Segment Open
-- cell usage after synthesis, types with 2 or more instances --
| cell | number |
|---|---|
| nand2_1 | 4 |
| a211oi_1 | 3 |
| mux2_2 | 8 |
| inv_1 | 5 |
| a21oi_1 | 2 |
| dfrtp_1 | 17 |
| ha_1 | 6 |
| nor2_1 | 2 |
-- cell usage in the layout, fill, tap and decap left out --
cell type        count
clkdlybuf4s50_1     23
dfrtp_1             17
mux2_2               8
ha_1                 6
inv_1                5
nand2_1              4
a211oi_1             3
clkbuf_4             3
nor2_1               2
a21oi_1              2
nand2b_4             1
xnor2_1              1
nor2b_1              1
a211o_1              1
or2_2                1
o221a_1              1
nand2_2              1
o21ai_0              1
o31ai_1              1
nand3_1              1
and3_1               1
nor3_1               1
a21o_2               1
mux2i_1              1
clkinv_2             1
[src/rtl/axis_upsizer.sv]
// AXI-Stream width upsizer: packs RATIO narrow beats into one wide beat, closing early on tlast.
// Optional lane mask output enabled with AXIS_UPSIZER_KEEP_EN.
module axis_upsizer
  import axis_pkg::*;
#(
  parameter int DATA_WIDTH = DEF_DATA_WIDTH,
  parameter int RATIO      = DEF_RATIO
) (
  input  logic                        clk,
  input  logic                        rst,
  input  logic [DATA_WIDTH-1:0]       up_axis_tdata,
  input  logic                        up_axis_tlast,
  input  logic                        up_axis_tvalid,
  output logic                        up_axis_tready,
  output logic [DATA_WIDTH*RATIO-1:0] dn_axis_tdata,
`ifdef AXIS_UPSIZER_KEEP_EN
  output logic [RATIO-1:0]            dn_axis_tkeep,
`endif
  output logic                        dn_axis_tlast,
  output logic                        dn_axis_tvalid,
  input  logic                        dn_axis_tready
);

  localparam int LANE_W = lane_idx_w(RATIO);
  localparam int WIDE_W = wide_w(DATA_WIDTH, RATIO);

  logic [WIDE_W-1:0] acc_p0;
  logic [WIDE_W-1:0] wide_nxt;
  logic [LANE_W-1:0] lane_idx;
  logic [WIDE_W-1:0] data_p1;
  logic              last_p1;
  logic              vld_p1;
  logic              accept;
  logic              complete;

`ifdef AXIS_UPSIZER_KEEP_EN
  logic [RATIO-1:0] mask_p0;
  logic [RATIO-1:0] mask_nxt;
  logic [RATIO-1:0] keep_p1;
`endif

  assign up_axis_tready = ~vld_p1 | dn_axis_tready;
  assign accept         = up_axis_tvalid & up_axis_tready;
  assign complete       = accept & ((lane_idx == LANE_W'(RATIO - 1)) | up_axis_tlast);

  // Stage p0: accumulator with the current beat merged into its lane
  always_comb begin
    wide_nxt = acc_p0;
    wide_nxt[int'(lane_idx)*DATA_WIDTH +: DATA_WIDTH] = up_axis_tdata;
  end

`ifdef AXIS_UPSIZER_KEEP_EN
  assign mask_nxt = mask_p0 | (RATIO'(1) << lane_idx);
`endif

  always_ff @(posedge clk or negedge rst) begin
    if (!rst) begin
      acc_p0   <= '0;
      lane_idx <= '0;
`ifdef AXIS_UPSIZER_KEEP_EN
      mask_p0  <= '0;
`endif
    end else if (accept) begin
      if (complete) begin
        acc_p0   <= '0;
        lane_idx <= '0;
`ifdef AXIS_UPSIZER_KEEP_EN
        mask_p0  <= '0;
`endif
      end else begin
        acc_p0   <= wide_nxt;
        lane_idx <= lane_idx + LANE_W'(1);
`ifdef AXIS_UPSIZER_KEEP_EN
        mask_p0  <= mask_nxt;
`endif
      end
    end
  end

  // Stage p1: output register; a completing beat can refill it in the cycle it drains
  always_ff @(posedge clk or negedge rst) begin
    if (!rst) begin
      data_p1 <= '0;
      last_p1 <= 1'b0;
      vld_p1  <= 1'b0;
`ifdef AXIS_UPSIZER_KEEP_EN
      keep_p1 <= '0;
`endif
    end else if (complete) begin
      data_p1 <= wide_nxt;
      last_p1 <= up_axis_tlast;
      vld_p1  <= 1'b1;
`ifdef AXIS_UPSIZER_KEEP_EN
      keep_p1 <= mask_nxt;
`endif
    end else if (dn_axis_tready) begin
      vld_p1  <= 1'b0;
    end
  end

  assign dn_axis_tdata  = data_p1;
  assign dn_axis_tlast  = last_p1;
  assign dn_axis_tvalid = vld_p1;
`ifdef AXIS_UPSIZER_KEEP_EN
  assign dn_axis_tkeep  = keep_p1;
`endif

endmodule

[config.mk]
export PLATFORM = sky130hd
export DESIGN_NAME = axis_upsizer
export DESIGN_NICKNAME = d
export VERILOG_FILES = /design/src/rtl/axis_pkg.sv /design/src/rtl/axis_upsizer.sv
export SDC_FILE = /design/constraint.sdc
export NUM_CORES = 1
export LEC_CHECK = 0
export ABC_CLOCK_PERIOD_IN_PS = 2300
export CAP_MARGIN = 25
export CORE_MARGIN = 2
export CORE_UTILIZATION = 45
export CTS_BUF_LIST = sky130_fd_sc_hd__clkbuf_2 sky130_fd_sc_hd__clkbuf_4 sky130_fd_sc_hd__clkbuf_8
export DETAILED_ROUTE_END_ITERATION = 16
export PLACE_DENSITY = 0.7
export SLEW_MARGIN = 20
export SYNTH_ARGS = -nofsm -noshare
export SYNTH_HDL_FRONTEND = slang
export SYNTH_SLANG_ARGS = --single-unit
[constraint.sdc]
create_clock -name clk -period 2.3 [get_ports clk]
set_clock_uncertainty 0.15 [all_clocks]
set_input_delay 0.23 -clock clk [delete_from_list [all_inputs] [get_ports clk]]
set_output_delay 0.23 -clock clk [all_outputs]
set_load 0.03 [all_outputs]
==> src/rtl/pack_fifo_if.sv <==
// Block-to-byte packer bus: block handshake in, byte FIFO write port out, status.
// Latency: none (wires only).
// Backpressure: full from the byte FIFO, in_ready towards the block source.
// Ports: in_valid/in/in_ready block handshake; full/push/data FIFO write port;
//        busy/done/byte_cnt status. master = packer side, slave = environment side.
interface pack_fifo_if #(
  parameter int BLOCK_BYTES = 16,
  parameter int CNT_W       = $clog2(BLOCK_BYTES + 1)
);
  logic                     in_valid;
  logic [8*BLOCK_BYTES-1:0] in;
  logic                     in_ready;
  logic                     full;
  logic                     push;
  logic [7:0]               data;
  logic                     busy;
  logic                     done;
  logic [CNT_W-1:0]         byte_cnt;

  modport master (
    input  in_valid, in, full,
    output in_ready, push, data, busy, done, byte_cnt
  );

  modport slave (
    output in_valid, in, full,
    input  in_ready, push, data, busy, done, byte_cnt
  );
endinterface

==> src/rtl/pack_fifo.sv <==
// Serializes one BLOCK_BYTES-wide block into bytes, MSB first, into a byte FIFO.
// Latency: accept at edge N, bytes on edges N+1..N+BLOCK_BYTES, done the cycle after.
// Backpressure: full stalls the byte stream (data held); in_ready low while busy/done.
// Ports: clk, rst (sync, active-high); bus (pack_fifo_if.master) carries the block
//        handshake, the FIFO write port (push/data/full) and busy/done/byte_cnt.
module pack_fifo #(
  parameter int BLOCK_BYTES = 16
) (
  input  logic        clk,
  input  logic        rst,
  pack_fifo_if.master bus
);
  localparam int BW    = 8 * BLOCK_BYTES;
  localparam int CNT_W = $clog2(BLOCK_BYTES + 1);
  localparam logic [CNT_W-1:0] LAST_BYTE = CNT_W'(BLOCK_BYTES - 1);

  typedef enum logic [1:0] {
    IDLE = 2'd0,
    SEND = 2'd1,
    DONE = 2'd2
  } state_t;

  state_t           state_q, state_d;
  logic [BW-1:0]    shift_q, shift_d;
  logic [CNT_W-1:0] cnt_q,   cnt_d;

  always_ff @(posedge clk) begin
    if (rst) begin
      state_q <= IDLE;
      shift_q <= '0;
      cnt_q   <= '0;
    end else begin
      state_q <= state_d;
      shift_q <= shift_d;
      cnt_q   <= cnt_d;
    end
  end

  always_comb begin
    state_d      = state_q;
    shift_d      = shift_q;
    cnt_d        = cnt_q;
    bus.in_ready = 1'b0;
    bus.push     = 1'b0;
    bus.data     = 8'h00;
    bus.busy     = 1'b0;
    bus.done     = 1'b0;

    case (state_q)
      IDLE: begin
        bus.in_ready = 1'b1;
        if (bus.in_valid) begin
          shift_d = bus.in;
          cnt_d   = '0;
          state_d = SEND;
        end
      end

      SEND: begin
        bus.busy = 1'b1;
        bus.data = shift_q[BW-1 -: 8];
        // A reset edge abandons the block, so the byte in flight on that edge
        // must not be handed to the FIFO either.
        bus.push = !bus.full && !rst;
        if (!bus.full) begin
          shift_d = shift_q << 8;
          cnt_d   = cnt_q + 1'b1;
          if (cnt_q == LAST_BYTE) begin
            state_d = DONE;
          end
        end
      end

      DONE: begin
        // cnt_q already reads BLOCK_BYTES here; clear it on the way back to IDLE.
        bus.done = 1'b1;
        cnt_d    = '0;
        state_d  = IDLE;
      end

      default: begin
        state_d = IDLE;
        shift_d = '0;
        cnt_d   = '0;
      end
    endcase
  end

  assign bus.byte_cnt = cnt_q;

endmodule

==> src/flat_wrapper.sv <==
// flat-port wrapper written by rule: the top's interface ports become plain ports
module pack_fifo_flat 
#(
  parameter int BLOCK_BYTES = 16
)
  (clk, rst, bus_in_valid, bus_in, bus_full, bus_in_ready, bus_push, bus_data, bus_busy, bus_done, bus_byte_cnt);
  pack_fifo_if #(.BLOCK_BYTES(BLOCK_BYTES)) bus_i ();
  input  logic clk;
  input  logic rst;
  input wire logic [$bits(bus_i.in_valid)-1:0] bus_in_valid;
  input wire logic [$bits(bus_i.in)-1:0] bus_in;
  input wire logic [$bits(bus_i.full)-1:0] bus_full;
  output wire logic [$bits(bus_i.in_ready)-1:0] bus_in_ready;
  output wire logic [$bits(bus_i.push)-1:0] bus_push;
  output wire logic [$bits(bus_i.data)-1:0] bus_data;
  output wire logic [$bits(bus_i.busy)-1:0] bus_busy;
  output wire logic [$bits(bus_i.done)-1:0] bus_done;
  output wire logic [$bits(bus_i.byte_cnt)-1:0] bus_byte_cnt;
  assign bus_i.in_valid = bus_in_valid;
  assign bus_i.in = bus_in;
  assign bus_i.full = bus_full;
  assign bus_in_ready = bus_i.in_ready;
  assign bus_push = bus_i.push;
  assign bus_data = bus_i.data;
  assign bus_busy = bus_i.busy;
  assign bus_done = bus_i.done;
  assign bus_byte_cnt = bus_i.byte_cnt;
  pack_fifo #(.BLOCK_BYTES(BLOCK_BYTES)) u_core (.clk(clk), .rst(rst), .bus(bus_i));
endmodule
Segment Closed
BRIEF: Return word for word the lines above from the line with "export ABC_CLOCK_PERIOD_IN_PS = 2300" to the line with "none (wires only).", including both and leaving out all others.

WRITTEN ANSWER:
export ABC_CLOCK_PERIOD_IN_PS = 2300
export CAP_MARGIN = 25
export CORE_MARGIN = 2
export CORE_UTILIZATION = 45
export CTS_BUF_LIST = sky130_fd_sc_hd__clkbuf_2 sky130_fd_sc_hd__clkbuf_4 sky130_fd_sc_hd__clkbuf_8
export DETAILED_ROUTE_END_ITERATION = 16
export PLACE_DENSITY = 0.7
export SLEW_MARGIN = 20
export SYNTH_ARGS = -nofsm -noshare
export SYNTH_HDL_FRONTEND = slang
export SYNTH_SLANG_ARGS = --single-unit
[constraint.sdc]
create_clock -name clk -period 2.3 [get_ports clk]
set_clock_uncertainty 0.15 [all_clocks]
set_input_delay 0.23 -clock clk [delete_from_list [all_inputs] [get_ports clk]]
set_output_delay 0.23 -clock clk [all_outputs]
set_load 0.03 [all_outputs]
==> src/rtl/pack_fifo_if.sv <==
// Block-to-byte packer bus: block handshake in, byte FIFO write port out, status.
// Latency: none (wires only).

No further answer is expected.